The Equal Employment Opportunity Commission (EEOC) has released updated guidelines for employers managing their workforces during the COVID-19 pandemic. The guidelines provide employers with further instruction as the federal government and many states plan for the following phases of the various “stay at home” orders. This focus of this post will be on employee testing and medical confidentiality.
In accordance with the American with Disabilities Act (ADA), employers may mandate medical tests for employees so long as the test is “job-related and consistent with business necessity.” COVID-19 is considered a global pandemic and employees, who are ill with the virus, pose a direct threat to the health of others. Thus, employers may administer COVID-19 tests to employees prior to entering the workplace.
Employers looking to administer tests should consult the Food and Drug Administration’s (FDA) FAQ on Diagnostic Testing page for more information.
The EEOC recommends employers should maintain “to the greatest extent possible” that employees follow recommended infection control measures including social distancing and regular handwashing to prevent workplace transmission of COVID-19. The Centers for Disease Control (CDC) provides guidance for businesses and employers on limiting employee exposure to the virus, cleaning and disinfection of workspaces, and other information.
The proper storage of medical information is paramount in maintaining employee confidentiality. Under the ADA, all employee medical information must be stored separately from other employee information. Employers may store COVID-19-related information along with an employee's existing medical records. This information may include statements that an employee has or suspects they have the virus in addition to other information or documentation the employer has from questioning the employee regarding symptoms.

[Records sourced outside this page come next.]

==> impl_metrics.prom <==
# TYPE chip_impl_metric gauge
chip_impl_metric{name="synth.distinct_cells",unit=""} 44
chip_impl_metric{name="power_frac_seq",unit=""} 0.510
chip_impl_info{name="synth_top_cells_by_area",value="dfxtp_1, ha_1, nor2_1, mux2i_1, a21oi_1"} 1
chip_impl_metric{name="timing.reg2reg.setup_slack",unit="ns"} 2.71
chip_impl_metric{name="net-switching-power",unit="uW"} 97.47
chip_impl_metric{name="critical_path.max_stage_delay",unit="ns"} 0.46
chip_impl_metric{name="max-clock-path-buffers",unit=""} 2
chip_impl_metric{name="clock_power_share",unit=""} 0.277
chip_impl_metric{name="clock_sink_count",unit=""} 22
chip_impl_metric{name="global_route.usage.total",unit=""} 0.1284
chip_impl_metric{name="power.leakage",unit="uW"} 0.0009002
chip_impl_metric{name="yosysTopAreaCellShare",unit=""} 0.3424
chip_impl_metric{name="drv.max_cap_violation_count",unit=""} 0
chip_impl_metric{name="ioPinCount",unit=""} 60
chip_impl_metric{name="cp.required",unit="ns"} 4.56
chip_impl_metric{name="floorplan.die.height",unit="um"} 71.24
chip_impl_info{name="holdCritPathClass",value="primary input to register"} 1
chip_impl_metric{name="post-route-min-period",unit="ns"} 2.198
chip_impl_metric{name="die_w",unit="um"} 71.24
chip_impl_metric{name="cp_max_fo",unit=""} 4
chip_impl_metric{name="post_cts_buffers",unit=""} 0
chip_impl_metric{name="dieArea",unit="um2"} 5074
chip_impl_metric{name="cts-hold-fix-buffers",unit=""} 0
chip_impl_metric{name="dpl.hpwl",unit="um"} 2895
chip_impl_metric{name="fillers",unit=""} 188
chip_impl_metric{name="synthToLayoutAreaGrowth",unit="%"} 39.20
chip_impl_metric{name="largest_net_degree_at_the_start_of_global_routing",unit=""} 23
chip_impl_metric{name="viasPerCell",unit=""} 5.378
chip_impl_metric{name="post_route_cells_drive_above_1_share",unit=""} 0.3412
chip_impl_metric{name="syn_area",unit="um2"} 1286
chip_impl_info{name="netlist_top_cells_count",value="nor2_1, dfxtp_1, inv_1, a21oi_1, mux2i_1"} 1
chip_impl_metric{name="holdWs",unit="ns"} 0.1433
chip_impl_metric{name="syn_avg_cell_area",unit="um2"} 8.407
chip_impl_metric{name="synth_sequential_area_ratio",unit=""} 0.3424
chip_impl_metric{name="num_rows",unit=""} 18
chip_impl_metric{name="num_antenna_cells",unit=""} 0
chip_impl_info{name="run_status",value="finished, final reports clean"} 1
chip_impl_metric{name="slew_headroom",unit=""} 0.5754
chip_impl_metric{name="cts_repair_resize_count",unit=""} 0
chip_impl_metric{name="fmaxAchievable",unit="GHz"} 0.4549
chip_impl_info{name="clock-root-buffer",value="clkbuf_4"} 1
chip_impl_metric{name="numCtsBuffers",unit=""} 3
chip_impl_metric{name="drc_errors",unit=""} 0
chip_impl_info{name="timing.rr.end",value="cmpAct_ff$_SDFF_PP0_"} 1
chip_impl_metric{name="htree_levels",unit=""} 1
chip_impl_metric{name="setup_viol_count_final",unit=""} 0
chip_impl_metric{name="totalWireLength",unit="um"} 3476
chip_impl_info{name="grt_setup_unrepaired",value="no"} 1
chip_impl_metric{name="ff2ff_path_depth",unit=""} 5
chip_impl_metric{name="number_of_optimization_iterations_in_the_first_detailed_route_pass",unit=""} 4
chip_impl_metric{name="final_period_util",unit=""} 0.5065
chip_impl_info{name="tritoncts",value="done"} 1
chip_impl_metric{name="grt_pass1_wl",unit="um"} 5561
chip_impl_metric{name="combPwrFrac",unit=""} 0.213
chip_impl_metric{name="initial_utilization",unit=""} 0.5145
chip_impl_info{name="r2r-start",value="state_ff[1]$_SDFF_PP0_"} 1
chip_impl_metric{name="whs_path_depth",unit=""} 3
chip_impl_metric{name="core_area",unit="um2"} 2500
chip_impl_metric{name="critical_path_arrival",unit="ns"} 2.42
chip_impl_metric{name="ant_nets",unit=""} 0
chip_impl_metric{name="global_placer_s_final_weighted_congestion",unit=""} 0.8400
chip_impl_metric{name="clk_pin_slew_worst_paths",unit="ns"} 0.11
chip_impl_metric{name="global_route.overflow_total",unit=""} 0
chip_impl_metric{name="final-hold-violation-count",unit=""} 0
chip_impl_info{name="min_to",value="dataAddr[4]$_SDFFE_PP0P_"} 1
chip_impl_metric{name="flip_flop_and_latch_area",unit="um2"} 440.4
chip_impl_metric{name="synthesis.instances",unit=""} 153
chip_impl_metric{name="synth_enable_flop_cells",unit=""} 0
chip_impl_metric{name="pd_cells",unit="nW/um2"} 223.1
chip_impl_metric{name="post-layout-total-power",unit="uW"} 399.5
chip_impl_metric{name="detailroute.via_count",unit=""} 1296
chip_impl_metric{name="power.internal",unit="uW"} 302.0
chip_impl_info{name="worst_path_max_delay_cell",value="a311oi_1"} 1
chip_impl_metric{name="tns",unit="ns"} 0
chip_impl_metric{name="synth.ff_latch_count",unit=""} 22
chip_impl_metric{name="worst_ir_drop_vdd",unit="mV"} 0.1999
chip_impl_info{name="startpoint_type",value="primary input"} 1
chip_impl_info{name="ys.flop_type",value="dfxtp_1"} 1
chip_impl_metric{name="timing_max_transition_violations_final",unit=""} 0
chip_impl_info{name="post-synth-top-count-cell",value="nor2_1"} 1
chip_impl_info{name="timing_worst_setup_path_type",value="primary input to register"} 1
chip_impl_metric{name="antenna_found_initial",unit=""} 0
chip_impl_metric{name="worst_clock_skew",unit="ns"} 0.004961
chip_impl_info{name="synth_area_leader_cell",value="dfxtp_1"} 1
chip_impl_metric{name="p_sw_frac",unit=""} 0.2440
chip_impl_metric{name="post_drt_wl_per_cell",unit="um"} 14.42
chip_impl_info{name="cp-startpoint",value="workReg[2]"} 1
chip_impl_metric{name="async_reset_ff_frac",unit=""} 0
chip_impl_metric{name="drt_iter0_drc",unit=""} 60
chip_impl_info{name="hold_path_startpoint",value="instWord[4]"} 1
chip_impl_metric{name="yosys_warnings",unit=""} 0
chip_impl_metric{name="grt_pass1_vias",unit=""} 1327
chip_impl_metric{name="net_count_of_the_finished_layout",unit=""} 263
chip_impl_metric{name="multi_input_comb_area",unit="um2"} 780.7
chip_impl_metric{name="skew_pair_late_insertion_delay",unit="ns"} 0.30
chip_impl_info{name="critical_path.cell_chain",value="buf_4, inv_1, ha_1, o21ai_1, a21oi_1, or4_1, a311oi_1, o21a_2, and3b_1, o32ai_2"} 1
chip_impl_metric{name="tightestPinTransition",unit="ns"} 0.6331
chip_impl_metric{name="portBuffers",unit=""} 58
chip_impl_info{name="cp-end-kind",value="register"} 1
`src/bcs_pkg.sv`:
```
// Constants, types and field layout of the boot configuration loader
package bcs_pkg;

   // =========================================================
   // Configuration byte addresses in external memory
   localparam logic [15:0] CFG_BYTE_ZERO_ADDR = 16'hfff8;
   localparam logic [15:0] CFG_BYTE_ONE_ADDR  = 16'hfff9;

   // =========================================================
   // Field positions, byte zero
   localparam int CODE_WAIT_HI_BIT  = 6;
   localparam int CODE_WAIT_LO_BIT  = 5;
   localparam int LATCH_EXTEND_BIT  = 4;
   localparam int PAGE_SELECT_BIT   = 1;

   // Field positions, byte one
   localparam int DATA_WAIT_HI_BIT  = 2;
   localparam int DATA_WAIT_LO_BIT  = 1;
   localparam int RSVD_ONE_HI_BIT   = 7;
   localparam int RSVD_ONE_LO_BIT   = 5;

   // Reset value of the configuration byte registers (erased state)
   localparam logic [7:0] CFG_BYTE_RESET = 8'hff;

   // =========================================================
   // Programming and verification
   localparam logic [7:0]  MODE_VERIFY_SIG   = 8'h29;
   localparam logic [15:0] SIG_MAKER_ADDR    = 16'h0030;
   localparam logic [15:0] SIG_FAMILY_ADDR   = 16'h0031;
   localparam logic [15:0] SIG_VARIANT_ADDR  = 16'h0060;
   localparam logic [7:0]  SIG_UNMAPPED_DATA = 8'hff;

   // =========================================================
   // Loader states
   typedef enum logic [2:0] {
      BCS_ST_STRAP = 3'b000,
      BCS_ST_FETCH0 = 3'b001,
      BCS_ST_FETCH1 = 3'b010,
      BCS_ST_APPLY = 3'b011,
      BCS_ST_DONE  = 3'b100
   } bcs_state_t;

   // Decoded external bus settings
   typedef struct packed {
      logic [1:0] code_wait;
      logic [1:0] data_wait;
      logic       ale_extend;
      logic       page_mode;
   } bcs_bus_cfg_t;

   // Programming pins as seen after synchronisation
   typedef struct packed {
      logic [7:0]  mode;
      logic [15:0] addr;
      logic        program_strobe_n;
   } bcs_program_strobe_n_pins_t;

endpackage : bcs_pkg

```
`src/bcs_boot_config.sv`:
```
// Boot configuration loader: bus setup bytes and signature verify port
`timescale 1ns/10ps

module bcs_boot_config #(
   parameter logic [7:0] SIG_MAKER_CODE   = 8'h5a, // Arbitrary value
   parameter logic [7:0] SIG_FAMILY_CODE  = 8'h3c, // Arbitrary value
   parameter logic [7:0] SIG_VARIANT_CODE = 8'h11  // Arbitrary value
) (
   input  wire logic                clock,
   input  wire logic                reset_n,
   input  wire logic                has_onchip_code,
   input  wire logic [7:0]          onchip_cfg_byte_zero,
   input  wire logic [7:0]          onchip_cfg_byte_one,
   output logic                     ext_fetch_req,
   output logic [15:0]              ext_fetch_addr,
   input  wire logic                ext_fetch_ack,
   input  wire logic [7:0]          ext_fetch_data,
   output logic                     cfg_valid,
   output bcs_pkg::bcs_bus_cfg_t    bus_cfg,
   output logic [7:0]               bus_config_byte_zero,
   output logic [7:0]               bus_config_byte_one,
   input  wire logic [7:0]          program_strobe_n_port0_in,
   input  wire logic [7:0]          program_strobe_n_port1_in,
   input  wire logic [7:0]          program_strobe_n_port3_in,
   input  wire logic                program_strobe_n,
   output logic [7:0]               program_strobe_n_port2_out,
   output logic                     program_strobe_n_port2_oe
);

   // Signature bytes sit in the arbitrary identity parameters above

   // =========================================================
   // Decode helpers
   // Active-low wait field to count of inserted wait states
   function automatic logic [1:0] wait_count(input logic [1:0] field_n);
      wait_count = ~field_n;
   endfunction : wait_count

   // Byte pair to bus settings
   function automatic bcs_pkg::bcs_bus_cfg_t decode_cfg(
      input logic [7:0] byte_zero,
      input logic [7:0] byte_one);
      bcs_pkg::bcs_bus_cfg_t c;
      c.code_wait  = wait_count({byte_zero[bcs_pkg::CODE_WAIT_HI_BIT],
                              byte_zero[bcs_pkg::CODE_WAIT_LO_BIT]});
      c.data_wait  = wait_count({byte_one[bcs_pkg::DATA_WAIT_HI_BIT],
                              byte_one[bcs_pkg::DATA_WAIT_LO_BIT]});
      c.ale_extend = ~byte_zero[bcs_pkg::LATCH_EXTEND_BIT];
      c.page_mode  = ~byte_zero[bcs_pkg::PAGE_SELECT_BIT];
      decode_cfg   = c;
   endfunction : decode_cfg

   // =========================================================
   // Loader state
   bcs_pkg::bcs_state_t state_reg;
   bcs_pkg::bcs_state_t state_next;
   logic [7:0]          byte_zero_reg;
   logic [7:0]          byte_one_reg;

   always_comb begin
      state_next = state_reg;
      case (state_reg)
         bcs_pkg::BCS_ST_STRAP: begin
            if (has_onchip_code) begin
               state_next = bcs_pkg::BCS_ST_APPLY;
            end else begin
               state_next = bcs_pkg::BCS_ST_FETCH0;
            end
         end
         bcs_pkg::BCS_ST_FETCH0: begin
            if (ext_fetch_ack) begin
               state_next = bcs_pkg::BCS_ST_FETCH1;
            end
         end
         bcs_pkg::BCS_ST_FETCH1: begin
            if (ext_fetch_ack) begin
               state_next = bcs_pkg::BCS_ST_APPLY;
            end
         end
         bcs_pkg::BCS_ST_APPLY: begin
            state_next = bcs_pkg::BCS_ST_DONE;
         end
         bcs_pkg::BCS_ST_DONE: begin
            state_next = bcs_pkg::BCS_ST_DONE;
         end
         default: begin
            state_next = bcs_pkg::BCS_ST_STRAP;
         end
      endcase
   end

   always_ff @(posedge clock or negedge reset_n) begin
      if (!reset_n) begin
         state_reg <= bcs_pkg::BCS_ST_STRAP;
      end else begin
         state_reg <= state_next;
      end
   end

   // =========================================================
   // Configuration byte capture
   always_ff @(posedge clock or negedge reset_n) begin
      if (!reset_n) begin
         byte_zero_reg <= bcs_pkg::CFG_BYTE_RESET;
         byte_one_reg  <= bcs_pkg::CFG_BYTE_RESET;
      end else begin
         case (state_reg)
            bcs_pkg::BCS_ST_STRAP: begin
               if (has_onchip_code) begin
                  byte_zero_reg <= onchip_cfg_byte_zero;
                  byte_one_reg  <= onchip_cfg_byte_one;
               end
            end
            bcs_pkg::BCS_ST_FETCH0: begin
               if (ext_fetch_ack) begin
                  byte_zero_reg <= ext_fetch_data;
               end
            end
            bcs_pkg::BCS_ST_FETCH1: begin
               if (ext_fetch_ack) begin
                  byte_one_reg <= ext_fetch_data;
               end
            end
            default: begin
               byte_zero_reg <= byte_zero_reg;
               byte_one_reg  <= byte_one_reg;
            end
         endcase
      end
   end

   // External fetch request, held until acknowledged
   always_ff @(posedge clock or negedge reset_n) begin
      if (!reset_n) begin
         ext_fetch_req  <= 1'b0;
         ext_fetch_addr <= bcs_pkg::CFG_BYTE_ZERO_ADDR;
      end else begin
         case (state_next)
            bcs_pkg::BCS_ST_FETCH0: begin
               ext_fetch_req  <= 1'b1;
               ext_fetch_addr <= bcs_pkg::CFG_BYTE_ZERO_ADDR;
            end
            bcs_pkg::BCS_ST_FETCH1: begin
               ext_fetch_req  <= 1'b1;
               ext_fetch_addr <= bcs_pkg::CFG_BYTE_ONE_ADDR;
            end
            default: begin
               ext_fetch_req  <= 1'b0;
               ext_fetch_addr <= ext_fetch_addr;
            end
         endcase
      end
   end

   // =========================================================
   // Bus settings, applied once before the first bus cycle
   always_ff @(posedge clock or negedge reset_n) begin
      if (!reset_n) begin
         cfg_valid            <= 1'b0;
         bus_cfg              <= decode_cfg(bcs_pkg::CFG_BYTE_RESET,
                                            bcs_pkg::CFG_BYTE_RESET);
         bus_config_byte_zero <= bcs_pkg::CFG_BYTE_RESET;
         bus_config_byte_one  <= bcs_pkg::CFG_BYTE_RESET;
      end else if (state_reg == bcs_pkg::BCS_ST_APPLY) begin
         cfg_valid            <= 1'b1;
         bus_cfg              <= decode_cfg(byte_zero_reg, byte_one_reg);
         bus_config_byte_zero <= byte_zero_reg;
         bus_config_byte_one  <= byte_one_reg;
      end
   end

   // =========================================================
   // Signature verify port
   bcs_pkg::bcs_program_strobe_n_pins_t pins_raw;
   bcs_pkg::bcs_program_strobe_n_pins_t pins_sync;
   logic                    verify_sel;

   assign pins_raw = '{mode:             program_strobe_n_port0_in,
                       addr:             {program_strobe_n_port1_in, program_strobe_n_port3_in},
                       program_strobe_n: program_strobe_n};

   bcs_sync #(
      .WIDTH       ($bits(bcs_pkg::bcs_program_strobe_n_pins_t)),
      .RESET_VALUE ({8'h00, 16'h0000, 1'b1})
   ) u_pin_sync (
      .clock    (clock),
      .reset_n  (reset_n),
      .async_in (pins_raw),
      .sync_out (pins_sync)
   );

   assign verify_sel = (pins_sync.mode == bcs_pkg::MODE_VERIFY_SIG)
                       && pins_sync.program_strobe_n;

   always_ff @(posedge clock or negedge reset_n) begin
      if (!reset_n) begin
         program_strobe_n_port2_out <= bcs_pkg::SIG_UNMAPPED_DATA;
         program_strobe_n_port2_oe  <= 1'b0;
      end else begin
         program_strobe_n_port2_oe <= verify_sel;
         case (pins_sync.addr)
            bcs_pkg::SIG_MAKER_ADDR:   program_strobe_n_port2_out <= SIG_MAKER_CODE;
            bcs_pkg::SIG_FAMILY_ADDR:  program_strobe_n_port2_out <= SIG_FAMILY_CODE;
            bcs_pkg::SIG_VARIANT_ADDR: program_strobe_n_port2_out <= SIG_VARIANT_CODE;
            default: program_strobe_n_port2_out <= bcs_pkg::SIG_UNMAPPED_DATA;
         endcase
      end
   end

endmodule : bcs_boot_config

```
`src/bcs_sync.sv`:
```
// Two-flop synchroniser for a group of asynchronous pins
`timescale 1ns/10ps
module bcs_sync #(
   parameter int           WIDTH      = 1,
   parameter logic [WIDTH-1:0] RESET_VALUE = '0
) (
   input  wire logic             clock,
   input  wire logic             reset_n,
   input  wire logic [WIDTH-1:0] async_in,
   output logic      [WIDTH-1:0] sync_out
);

   logic [WIDTH-1:0] stage_one_reg;

   // =========================================================
   // Synchronising flops
   always_ff @(posedge clock or negedge reset_n) begin
      if (!reset_n) begin
         stage_one_reg <= RESET_VALUE;
         sync_out      <= RESET_VALUE;
      end else begin
         stage_one_reg <= async_in;
         sync_out      <= stage_one_reg;
      end
   end

endmodule : bcs_sync

```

Employers may maintain a log of employee temperature checks, but the results of which must be kept confidential. As of March 21, 2020, the EEOC issued updated pandemic preparedness guidelines, which affirm that because public health officials have documented community spread of COVID-19 employers may administer temperature checks.
Employers may disclose the name of an employee to a public health agency upon learning that an employee has COVID-19. Further, temporary staffing agencies or contractors that place employees in an employer’s workplace may notify the employer if they learn an employee has COVID-19.
Along with information on testing and medical confidentiality, employers should also keep updated on EEOC guidelines regarding reasonable accommodations under the ADA, furloughs and layoffs, workplace discrimination during the pandemic, and return-to-work procedures.